Для тебя написал он эту картину, обнаруженную в 1961 году на Золотом Берегу, у французской семьи, владеющей этим холстом со средины XIX века (далее назад след обрывается). Это типично – самого Ла Тура после столетий забытья открыли только в нашем веке и лишь недавно вернули ему соответствующее место в иерархии изобразительного искусства. Не известно, в каком году была создана эта картина. Тоже типично – датированы всего лишь две его картины, остальные локализуют во времени исключительно с помощью гипотез. Предполагается, что произведение это родилось уже в конечном периоде жизни де Ла Тура.

Картина эта называется "Мария с двумя свечами", но гораздо чаще – "Мария Райтсмен" по нью-йорк­ской коллекции Райтсменов, в которой находится с 1963 года (холст был куплен из Галереи Хайм). Она сильно повреждена, с глубокими трещинами в нескольких местах. Размеры ее составляют 134 на 92 сантиметра, и с правой стороны находится кадр из твоего самого скрываемого прошлого, друг мой.

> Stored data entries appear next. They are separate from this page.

<file path="src/rtl/bd_pkg.sv">
package bd_pkg;
  typedef enum logic [2:0] {
    ST_IDLE,
    ST_FETCH,
    ST_CHECK,
    ST_XFER,
    ST_WB_CNT,
    ST_WB_STAT
  } bd_state_e;

  localparam logic [1:0] OFF_STAT = 2'd0;
  localparam logic [1:0] OFF_CNT  = 2'd1;
  localparam logic [1:0] OFF_LAST = 2'd3;
  localparam int         OWN_BIT  = 7;
endpackage

</file>
<file path="src/rtl/bd_addr_calc.sv">
module bd_addr_calc #(
  parameter int ADDR_W   = 16,
  parameter int EP_W     = 4,
  parameter int BDT_BASE = 'h400
) (
  input  logic [EP_W-1:0]   ep_i,
  input  logic              dir_i,
  input  logic [1:0]        off_i,
  output logic [ADDR_W-1:0] addr_o
);
  localparam int OFS_W = EP_W + 3;

  // index = ep*2 + dir, four bytes per descriptor
  logic [OFS_W-1:0] ofs;
  assign ofs    = {ep_i, dir_i, off_i};
  assign addr_o = ADDR_W'(BDT_BASE) + ADDR_W'(ofs);
endmodule

</file>
<file path="src/rtl/bd_field_cap.sv">
module bd_field_cap (
  input  logic        clk_i,
  input  logic        rst_ni,
  input  logic        cap_i,
  input  logic [1:0]  off_i,
  input  logic [7:0]  byte_i,
  output logic [7:0]  stat_o,
  output logic [7:0]  cnt_o,
  output logic [15:0] addr_o
);
  logic [7:0] byte_q [4];

  for (genvar g = 0; g < 4; g++) begin : g_byte
    always_ff @(posedge clk_i or negedge rst_ni) begin
      if (!rst_ni)                             byte_q[g] <= '0;
      else if (cap_i && off_i == 2'(g))        byte_q[g] <= byte_i;
    end
  end

  assign stat_o = byte_q[0];
  assign cnt_o  = byte_q[1];
  assign addr_o = {byte_q[3], byte_q[2]};

  // bytes arrive in offset order, back to back
  a_r2_capture_order: assert property (@(posedge clk_i) disable iff (!rst_ni)
    (cap_i && off_i != 2'd0) |-> ($past(cap_i) && off_i == $past(off_i) + 2'd1));
endmodule

</file>
<file path="src/rtl/bd_engine.sv">
module bd_engine #(
  parameter int NUM_EP   = 16,
  parameter int ADDR_W   = 16,
  parameter int BDT_BASE = 'h400,
  localparam int EP_W    = $clog2(NUM_EP)
) (
  input  logic              clk_i,
  input  logic              rst_ni,
  input  logic [NUM_EP-1:0] ep_en_i,
  input  logic              req_valid_i,
  input  logic [EP_W-1:0]   req_ep_i,
  input  logic              req_dir_i,
  output logic              busy_o,
  output logic              fetch_ok_o,
  output logic              fetch_nak_o,
  output logic [15:0]       buf_addr_o,
  output logic [7:0]        buf_cnt_o,
  output logic [7:0]        buf_stat_o,
  input  logic              xfer_done_i,
  input  logic [7:0]        xfer_cnt_i,
  input  logic [6:0]        xfer_stat_i,
  output logic              wb_done_o,
  output logic              mem_req_o,
  output logic              mem_we_o,
  output logic [ADDR_W-1:0] mem_addr_o,
  output logic [7:0]        mem_wdata_o,
  input  logic [7:0]        mem_rdata_i
);
  import bd_pkg::*;

  bd_state_e       state_q;
  logic [EP_W-1:0] ep_q;
  logic            dir_q;
  logic [1:0]      off_q, off_mux, rd_off_q;
  logic            rd_vld_q;
  logic [7:0]      wcnt_q;
  logic [6:0]      wstat_q;
  logic            ok_q, nak_q, wb_q;
  logic [ADDR_W-1:0] base_addr;

  always_ff @(posedge clk_i or negedge rst_ni) begin
    if (!rst_ni) begin
      state_q  <= ST_IDLE;
      ep_q     <= '0;
      dir_q    <= 1'b0;
      off_q    <= '0;
      rd_vld_q <= 1'b0;
      rd_off_q <= '0;
      wcnt_q   <= '0;
      wstat_q  <= '0;
      ok_q     <= 1'b0;
      nak_q    <= 1'b0;
      wb_q     <= 1'b0;
    end else begin
      ok_q     <= 1'b0;
      nak_q    <= 1'b0;
      wb_q     <= 1'b0;
      rd_vld_q <= (state_q == ST_FETCH);
      rd_off_q <= off_q;
      unique case (state_q)
        ST_IDLE: if (req_valid_i) begin
          ep_q  <= req_ep_i;
          dir_q <= req_dir_i;
          off_q <= OFF_STAT;
          if (ep_en_i[req_ep_i]) state_q <= ST_FETCH;
          else                   nak_q   <= 1'b1;
        end
        ST_FETCH: begin
          off_q <= off_q + 2'd1;
          if (off_q == OFF_LAST) state_q <= ST_CHECK;
        end
        ST_CHECK: begin
          // last byte lands this edge; status was captured three edges ago
          if (buf_stat_o[OWN_BIT]) begin
            ok_q    <= 1'b1;
            state_q <= ST_XFER;
          end else begin
            nak_q   <= 1'b1;
            state_q <= ST_IDLE;
          end
        end
        ST_XFER: if (xfer_done_i) begin
          wcnt_q  <= xfer_cnt_i;
          wstat_q <= xfer_stat_i;
          state_q <= ST_WB_CNT;
        end
        ST_WB_CNT:  state_q <= ST_WB_STAT;
        ST_WB_STAT: begin
          wb_q    <= 1'b1;
          state_q <= ST_IDLE;
        end
        default: state_q <= ST_IDLE;
      endcase
    end
  end

  always_comb begin
    unique case (state_q)
      ST_WB_CNT:  off_mux = OFF_CNT;
      ST_WB_STAT: off_mux = OFF_STAT;
      default:    off_mux = off_q;
    endcase
  end

  bd_addr_calc #(.ADDR_W(ADDR_W), .EP_W(EP_W), .BDT_BASE(BDT_BASE)) u_addr (
    .ep_i(ep_q), .dir_i(dir_q), .off_i(off_mux), .addr_o(mem_addr_o)
  );

  bd_addr_calc #(.ADDR_W(ADDR_W), .EP_W(EP_W), .BDT_BASE(BDT_BASE)) u_base (
    .ep_i(ep_q), .dir_i(dir_q), .off_i(OFF_STAT), .addr_o(base_addr)
  );

  bd_field_cap u_fields (
    .clk_i(clk_i), .rst_ni(rst_ni), .cap_i(rd_vld_q), .off_i(rd_off_q),
    .byte_i(mem_rdata_i), .stat_o(buf_stat_o), .cnt_o(buf_cnt_o), .addr_o(buf_addr_o)
  );

  assign mem_req_o   = (state_q == ST_FETCH) || (state_q == ST_WB_CNT) || (state_q == ST_WB_STAT);
  assign mem_we_o    = (state_q == ST_WB_CNT) || (state_q == ST_WB_STAT);
  assign mem_wdata_o = (state_q == ST_WB_CNT) ? wcnt_q : {1'b0, wstat_q};
  assign busy_o      = (state_q != ST_IDLE);
  assign fetch_ok_o  = ok_q;
  assign fetch_nak_o = nak_q;
  assign wb_done_o   = wb_q;

  a_r3_disabled_no_fetch: assert property (@(posedge clk_i) disable iff (!rst_ni)
    (!busy_o && req_valid_i && !ep_en_i[req_ep_i]) |=> (fetch_nak_o && !mem_req_o));
  a_r4_nak_releases: assert property (@(posedge clk_i) disable iff (!rst_ni)
    fetch_nak_o |-> (!busy_o && !mem_we_o));
  a_r5_grant_owned: assert property (@(posedge clk_i) disable iff (!rst_ni)
    fetch_ok_o |-> buf_stat_o[OWN_BIT]);
  a_r6_cnt_before_release: assert property (@(posedge clk_i) disable iff (!rst_ni)
    (mem_we_o && mem_addr_o == base_addr) |->
      ($past(mem_we_o) && $past(mem_addr_o) == base_addr + ADDR_W'(1)));
  a_r6_release_clears_own: assert property (@(posedge clk_i) disable iff (!rst_ni)
    wb_done_o |-> ($past(mem_we_o) && !$past(mem_wdata_o[OWN_BIT])));
  a_r7_busy_ignores_req: assert property (@(posedge clk_i) disable iff (!rst_ni)
    (state_q == ST_XFER && !xfer_done_i) |=> !(fetch_ok_o || fetch_nak_o || mem_req_o));
  a_r8_single_pulse: assert property (@(posedge clk_i) disable iff (!rst_ni)
    (fetch_ok_o || fetch_nak_o || wb_done_o) |=> !(fetch_ok_o || fetch_nak_o || wb_done_o));
endmodule

</file>
<file path="config.mk">
export PLATFORM = sky130hd
export DESIGN_NAME = bd_engine
export DESIGN_NICKNAME = d
export VERILOG_FILES = /design/src/rtl/bd_pkg.sv /design/src/rtl/bd_addr_calc.sv /design/src/rtl/bd_field_cap.sv /design/src/rtl/bd_engine.sv
export SDC_FILE = /design/constraint.sdc
export NUM_CORES = 1
export LEC_CHECK = 0
export BUFFER_PORTS_ARGS = -buffer_cell sky130_fd_sc_hd__buf_2
export CORE_ASPECT_RATIO = 0.5
export CORE_MARGIN = 2
export CORE_UTILIZATION = 45
export DETAILED_ROUTE_END_ITERATION = 6
export PLACE_DENSITY = 0.76
export SETUP_SLACK_MARGIN = 0.5
export SLEW_MARGIN = 20
export SYNTH_ARGS = -nofsm -noshare
export SYNTH_HDL_FRONTEND = slang
export SYNTH_SLANG_ARGS = --single-unit
</file>
<file path="constraint.sdc">
create_clock -name clk_i -period 4.3 [get_ports clk_i]
set_clock_uncertainty 0.15 [all_clocks]
set_input_delay 0.215 -clock clk_i [delete_from_list [all_inputs] [get_ports clk_i]]
set_output_delay 0.215 -clock clk_i [all_outputs]
set_load 0.01 [all_outputs]
</file>
* After elaboration in Yosys (flattened, before gate mapping)
Cells that the tools add are included.
** Word-level totals
- Output and inout port bits :: 62
- Logic and storage cells :: 65
- Register bits after elaboration :: 63
- Bits of input ports :: 48
** Cells by class
- Magnitude comparators :: 1
- Equal/unequal tests :: 13
- Muxes and demuxes :: 19
- Reductions and logical operators :: 15
- Add/subtract/negate cells :: 2
** Operators by type and width (number)
- $pmux 3 s5 :: 1
- $add 11x7->12 const A :: 1
- $mux 3 :: 4
- $mux 8 :: 1
- $ne 2x2->1 const B :: 4
- $pmux 2 s2 :: 2
- $mux 1 :: 7
- $eq 2x2->1 const B :: 3
- $eq 3x2->1 const B :: 2
- $eq 3x3->1 const B :: 2
- $reduce_and 2->1 :: 3
- $lt 4x5->1 const B :: 1
- $bmux 1 s4 :: 1
- $logic_and 1x1->1 :: 4
- $mux 2 :: 2
- $reduce_and 4->1 :: 1
- $eq 3x1->1 const B :: 1
- $logic_not 3->1 :: 1
- $logic_or 1x1->1 :: 3
- $reduce_bool 3->1 :: 1
- $add 2x1->2 const B :: 1
- $eq 2x1->1 const B :: 1
- $logic_not 2->1 :: 1
- $pmux 1 s2 :: 1
- $reduce_bool 2->1 :: 1

* Longest topological paths before layout
Gate-level depths: netlist of the first run.
- Word-level depth :: 5
- Mapped depth :: 5
- Mapped depth without buffers :: 4

* Modules after synthesis
Synthesis of the first run repeated with hierarchy kept, for this count alone.
** Unflattened totals
- Cell total of the unflattened synthesis :: 189
- Area, all modules :: 2776.4 sq um
** Modules (own cells, without submodules)
- bd_engine :: cells each 103, times used 1, area each 1436.4 sq um
- bd_field_cap :: cells each 68, times used 1, area each 1212.4 sq um
- bd_addr_calc :: cells each 18, times used 1, area each 127.6 sq um

* Worst setup path after synthesis of the first run
Ideal clock, no wire load.
- Kind :: register to output
- Start :: register state_q[2]
- End :: output mem_wdata_o[0]
- Cell stages (with the launch flop) :: 5
- Path buffers :: 1
- Setup slack :: 2.422 ns
- Arrival :: 1.513 ns
- Data required time :: 3.935 ns
- Path through :: dfrtp_1 > clkbuf_1 > nand2b_1 > nor2_1 > mux2_2
** Between the ends
- Word-level cells in the longest chain between the ends :: 2
** RTL lines
- start: declaration :: RTL line bd_engine.sv:31 : bd_state_e state_q;
- start signal: assignment :: RTL line bd_engine.sv:43 : state_q <= ST_IDLE;
- start signal: assignment :: RTL line bd_engine.sv:65 : if (ep_en_i[req_ep_i]) state_q <= ST_FETCH;
- start signal: assignment :: RTL line bd_engine.sv:70 : if (off_q == OFF_LAST) state_q <= ST_CHECK;
- $eq 3x3->1 :: RTL line bd_engine.sv:120 : assign mem_wdata_o = (state_q == ST_WB_CNT) ? wcnt_q : {1'b0, wstat_q};
- $mux 8 :: RTL line bd_engine.sv:120
- end: declaration :: RTL line bd_engine.sv:26 : output logic [7:0] mem_wdata_o,
Every way passes these cells.

* Final worst setup path of the first run
- Start :: register state_q[1]
- End :: output mem_wdata_o[2]
Same word-level chain as after synthesis.

==> qor.yml, run 1 <==
run_status:
  status: "complete, no violations"
critical_path:
  critPathTopFamily: "simple AND/OR/NAND/NOR gates"
  crit_path_end_kind: "output port"
  crit_type: "flop to output port"
  cp_slowest_stage_delay_ns: 0.66
  slowest_stage: "nor2_1"
  crit_path_start_kind: "flop"
  critPathArrivalTime_ns: 2.26
  critPathBufInv: 1
  path_cells: "nand2b_1 -> nor2_1 -> mux2_2 -> buf_2"
  crit_fanout: 12
  critPathLaunch: "state_q[1]"
  r2r-start: "state_q[2]"
  required_ns: 3.93
final_layout:
  final_cell_mix: "buf_2, dfrtp_1, mux2_2"
  diodes: 0
  area_growth_pct: 37.3
  drive_above_1_share_pct: 58.7
  final_common_cell: "buf_2"
  nets: 354
synth:
  yosys-top-cells-area: "dfrtp_1, mux2_2, buf_4"
  syn_avg_cell_area_um2: 14.9
  synth_seq_cells: 63
  syn_area_mm2: 0.00272
  synth-seq-area-share_pct: 58.0
  synth.largest_area_cell: "dfrtp_1"
  synthCells: 183
  synth_cell_types: 30
  synth_top_area_share_pct: 58.0
  ys.warnings.count: 0
clocking:
  clk_latency_ns: 0.32
  ctsResizeCount: 0
  cts_tree: "yes"
  postCtsHoldBufs: 17
  postCtsSetupRepairBufs: 0
  clk_path_buf_depth: 2
  numClockSinks: 63
  clk_pin_slew_ns: 0.05
  cts_root_buf: "clkbuf_16"
  cts_buffers: 9
  cts.htree.levels: 3
detailed_routing:
  vias: 1876
  via_per_inst: 4.90
  drtIter0Drc: 98
  drc: 0
  first_pass_iters: 3
  finalWirelength_um: 5460
  avgRoutedWirePerCell_um: 14.3
  ant_nets: 0
timing:
  worst_pin_slew_ns: 0.833
  slew_viol_final: 0
  setup_tns_ns: 0
  max-slew-margin-rel_pct: 44.2
  worst_slack_ns: 1.68
  fmax_ghz: 0.382
  period_share_pct: 60.9
  min_period_ns: 2.62
  rsz0062_at_grt: "no"
  setup_viol: 0
  hold_viol: 0
power:
  power.density_mw_per_mm2: 737
  ir_drop_uv: 418
  leakagePower_nw: 1.84
grt:
  grt_antenna_before_repair: 0
  globalRouteOverflowTotal: 0
  grt_pass1_wl_um: 8810
  track_usage_pct: 17.5
  grt_pass1_vias: 1938
  grt_max_degree: 64
job:
  cap_violations: 0
floorplan:
  dieArea_mm2: 0.00672
  die_h_um: 59.0
  dieWidth_um: 114
  io_pins: 110
  rows: 19
  start_util_pct: 48.1
  core_area_mm2: 0.00566
place:
  post-dp-hpwl_um: 3770
  dp_slack_ns: 2.04
  place_congestion: 0.837
  portBuffers: 100
min_path:
  hp-class: "input port to flop"
  worstHoldStart: "mem_rdata_i[4]"
## path summary, 6_finish.rpt
path / endpoint / slack, ns / depth (start not counted)
max in group asynchronous: wstat_q[0] / 3.06 / 3
worst min-delay path: u_fields.addr_o[12] / 0.02 / 2
worst max register to register: wcnt_q[3] / 2.24 / 2
worst min register to register: rd_off_q[1] / 0.30 / 0
min in group asynchronous: fetch_ok_o / 0.43 / 3
worst max-delay path: mem_wdata_o[2] / 1.68 / 4
## worst reg2reg max path: cells and delay by family (launching register included)
kind | cells | cell delay, ns
flops | 1 | 0.46
mux | 1 | 0.55
simple gates | 1 | 0.77
## sequential cells by signal (all words and copies together) (netlist names)
| signal | flops |
|---|---|
| wcnt_q | 8 |
| off_q | 2 |
| u_fields.cnt_o | 8 |
| fetch_ok_o | 1 |
| ep_q | 4 |
| wb_done_o | 1 |
| fetch_nak_o | 1 |
| wstat_q | 7 |
| dir_q | 1 |
| rd_off_q | 2 |
| u_fields.stat_o | 8 |
| u_fields.addr_o | 16 |
| rd_vld_q | 1 |
| state_q | 3 |
## per-layer routing
metal  up-vias  routed length [um]  global-route usage (%)
li1        892                   -                       -
met3         5                 255                    6.24
met1       933                2320                    19.3
met5         -                   0                       0
met2        46                2840                    31.8
met4         0                  41                    6.62
## per-stage QoR
stage / total power [mW] / std cells / hold slack (ns) / area [um2] / utilization [%]
2_1_floorplan: 1.66 / 190 / -0.231 / 2750 / -
3_3_place_gp: 1.99 / 350 / 0.264 / 3260 / 57.5
3_5_place_dp: 2.03 / 350 / 0.281 / 3260 / 57.5
4_1_cts: 2.79 / 383 / 0.000941 / 3730 / 66.0
5_1_grt: 2.92 / 383 / 0.0130 / 3730 / 66.0
6_report: 2.75 / 383 / 0.0162 / 3730 / 66.0
## cells by family after synthesis
family	after synthesis	synth area share [%]
flops	63	58.0
other cells	2	0.276
buf+inv	15	3.45
simple gates	29	7.08
mux	66	29.2
compound gates	7	1.61
fa+ha+maj	1	0.460
## synthesized netlist by cell type
cell type and instances:
nor2_1 4, and3b_1 1, ha_1 1, mux2i_1 2, dfrtp_1 63, inv_1 1
nor3b_2 1, nor3b_1 2, nand4b_1 1, mux2_2 60, or3_1 1, a21oi_1 3
mux4_1 2, nand3b_1 5, nand3_1 3, o211ai_1 1, o21ai_0 1, buf_4 10
a21o_1 1, and3_1 1, clkbuf_1 4, mux4_2 2, nand2_1 1, conb_1 2
and2_1 3, or4_1 1, a22o_1 1, nand2b_1 3, nor3_2 1, or3b_2 1
## cell type report
| cell class | count | area, um2 |
|---|---|---|
| fill | 433 | 1920 |
| sequential | 63 | 1580 |
| multi-input combinational | 112 | 1080 |
| timing repair buffer | 118 | 678 |
| clock buffer | 11 | 253 |
| tap | 73 | 91.3 |
| clock inverter | 5 | 56.3 |
| inverter | 1 | 3.75 |
## power by group
group	internal [mW]	switching [mW]	total (mW)
Clock	0.478	0.247	0.725
Sequential	0.882	0.168	1.05
Combinational	0.540	0.438	0.979
Power figures use the tool's default switching activity.
==> run 2, diff against run 1 <==
--- a/config.mk
+++ b/config.mk
@@ -8,7 +8,7 @@
 export BUFFER_PORTS_ARGS = -buffer_cell sky130_fd_sc_hd__buf_2
 export CORE_ASPECT_RATIO = 0.5
 export CORE_MARGIN = 2
-export CORE_UTILIZATION = 45
+export CORE_UTILIZATION = 43
 export DETAILED_ROUTE_END_ITERATION = 6
 export PLACE_DENSITY = 0.76
 export SETUP_SLACK_MARGIN = 0.5
==> constraint.sdc (replaced) <==
create_clock -name clk_i -period 2.14 [get_ports clk_i]
set_clock_uncertainty 0.15 [all_clocks]
set_input_delay 0.107 -clock clk_i [delete_from_list [all_inputs] [get_ports clk_i]]
set_output_delay 0.107 -clock clk_i [all_outputs]
set_load 0.01 [all_outputs]
==> run 2 against run 1 <==
Net effect:
- sequential power is 100% higher
- non-clock buffer count up 28
- combinational power rose to 2.6 times the previous value
- highest routed layer unchanged
==> qor.yml, run 2 (synthesis results as in run 1) <==
detailed_routing:
  drc: 0
  via_per_inst: 4.94
  avgRoutedWirePerCell_um: 16.4
  ant_nets: 0
  finalWirelength_um: 6960
  first_pass_iters: 4
  drtIter0Drc: 129
  vias: 2098
power:
  power.density_mw_per_mm2: 1450
  power_mw: 6.03
  ir_drop_uv: 567
  leakagePower_nw: 2.02
place:
  post-dp-hpwl_um: 4140
  place_inst: 369
  portBuffers: 100
  place_congestion: 0.812
grt:
  globalRouteOverflowTotal: 0
  grt_pass1_wl_um: 10200
  grt_pass1_vias: 2077
  grt_antenna_before_repair: 0
  track_usage_pct: 20.0
  grt_max_degree: 41
timing:
  max-slew-margin-rel_pct: 62.8
  hold_viol: 0
  setup_viol: 0
  worst_pin_slew_ns: 0.557
  slew_viol_final: 0
  setup_tns_ns: 0
  fmax_ghz: 0.544
  period_share_pct: 85.9
  rsz0062_at_grt: "yes"
  min_period_ns: 1.84
floorplan:
  dieArea_mm2: 0.00702
  rows: 20
  io_pins: 110
  dieWidth_um: 116
  start_util_pct: 44.7
  die_h_um: 60.2
  core_area_mm2: 0.00608
critical_path:
  required_ns: 2.16
  critPathArrivalTime_ns: 1.86
  crit_type: "flop to flop"
  crit_path_start_kind: "flop"
  crit_path_end_kind: "flop"
  crit_fanout: 6
  r2r.worst_path.cells: 4
run_status:
  status: "complete, no violations"
final_layout:
  area_growth_pct: 52.7
  nets: 382
  drive_above_1_share_pct: 61.4
  final_cell_mix: "buf_2, dfrtp_1, mux2_2"
  fin_util_pct: 68.3
  fin_cells: 425
  largest_register_ffs: 16
  nFillCells: 410
  final_common_cell: "buf_2"
  diodes: 0
clocking:
  numClockSinks: 63
  cts_buffers: 9
  cts_root_buf: "clkbuf_16"
  clk_pin_slew_ns: 0.05
  cts.htree.levels: 3
  clk_path_buf_depth: 2
  clk_latency_ns: 0.32
  cts_tree: "yes"
min_path:
  hp-class: "input port to flop"
  min_path_cells: 4
job:
  cap_violations: 0
## run 2: per-layer routing
layer / vias up / GRT usage [%] / part of all wire [%]
li1: 949 / - / -
met3: 16 / 6.29 / 5.4
met1: 1052 / 23.0 / 39
met2: 81 / 34.6 / 53
met4: 0 / 9.69 / 1.9
met5: - / 0 / 0
## run 2: final cells by class
cell class | count | area (um2) | share of cell area (%)
clock buffers | 12 | 267 | 6.42
clock inverters | 3 | 17.5 | 0.422
inverters | 1 | 3.75 | 0.0904
multi-input cells | 112 | 1150 | 27.8
flip-flops and latches | 63 | 1580 | 38.0
well taps | 88 | 110 | 2.65
repair buffers | 146 | 1020 | 24.6
## run 2: path summary, 6_finish.rpt
path                                   from           to  slack (ns)
min in group asynchronous            rst_ni  fetch_nak_o        0.16
worst max register to register   state_q[0]   state_q[0]        0.30
max in group asynchronous            rst_ni   state_q[0]        1.04
worst min register to register     off_q[1]  rd_off_q[1]        0.31
worst max-delay path             state_q[0]   state_q[0]        0.30
worst min-delay path            req_ep_i[3]  fetch_nak_o        0.10
## run 2: worst max-delay path: stages, from the launching register on
cell,delay [ns]
dfrtp_2,0.46
buf_6,0.15
o211ai_1,0.23
a21oi_1,0.14
or4_1,0.56
## run 2: report_power, final
part,internal [mW],leakage [nW],switching (mW)
sequential,1.78,0.760,0.349
clock,0.866,0.140,0.486
combinational,1.46,1.12,1.09
total,4.11,2.02,1.92
## run 2: what timing repair did
item                                    4_1_cts  5_1_grt
hold buffers                                 29        0
setup buffers                                 5        7
hold endpoints to repair                     76        0
pin swaps                                     1        5
endpoints found under the setup margin       11       16
resized for setup                            25       18
## run 2: per-stage QoR
stage          hold slack, ns  instance area (um2)  worst slack (ns)
2_1_floorplan          -0.339                 2750             0.503
3_3_place_gp          -0.0342                 3310             0.290
3_5_place_dp          -0.0222                 3310             0.238
4_1_cts               0.00445                 4030             0.325
5_1_grt                 0.111                 4150             0.278
6_report                0.101                 4150             0.301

Мы видим здесь свечу, горящую напротив зеркала и отражающуюся в нем, то есть – две свечи, горящие одна перед другой. Там темно, и видны Ее тонкие пальцы, сложенные на черепе, являющемся символом веч­ности или смерти? А у основания маленького словно коптилка подсвечника лежат, словно капельки слез, жем­чужины в ожерелье. На картине много символов. Жак Тюилье определил горящую свечу как символ неумолимо уходящего времени, а зеркало – символом хрупкости мечтаний, болезненности и физической ограниченности надежд, но и заключенной в человеке огромной иллюзии. И он был прав.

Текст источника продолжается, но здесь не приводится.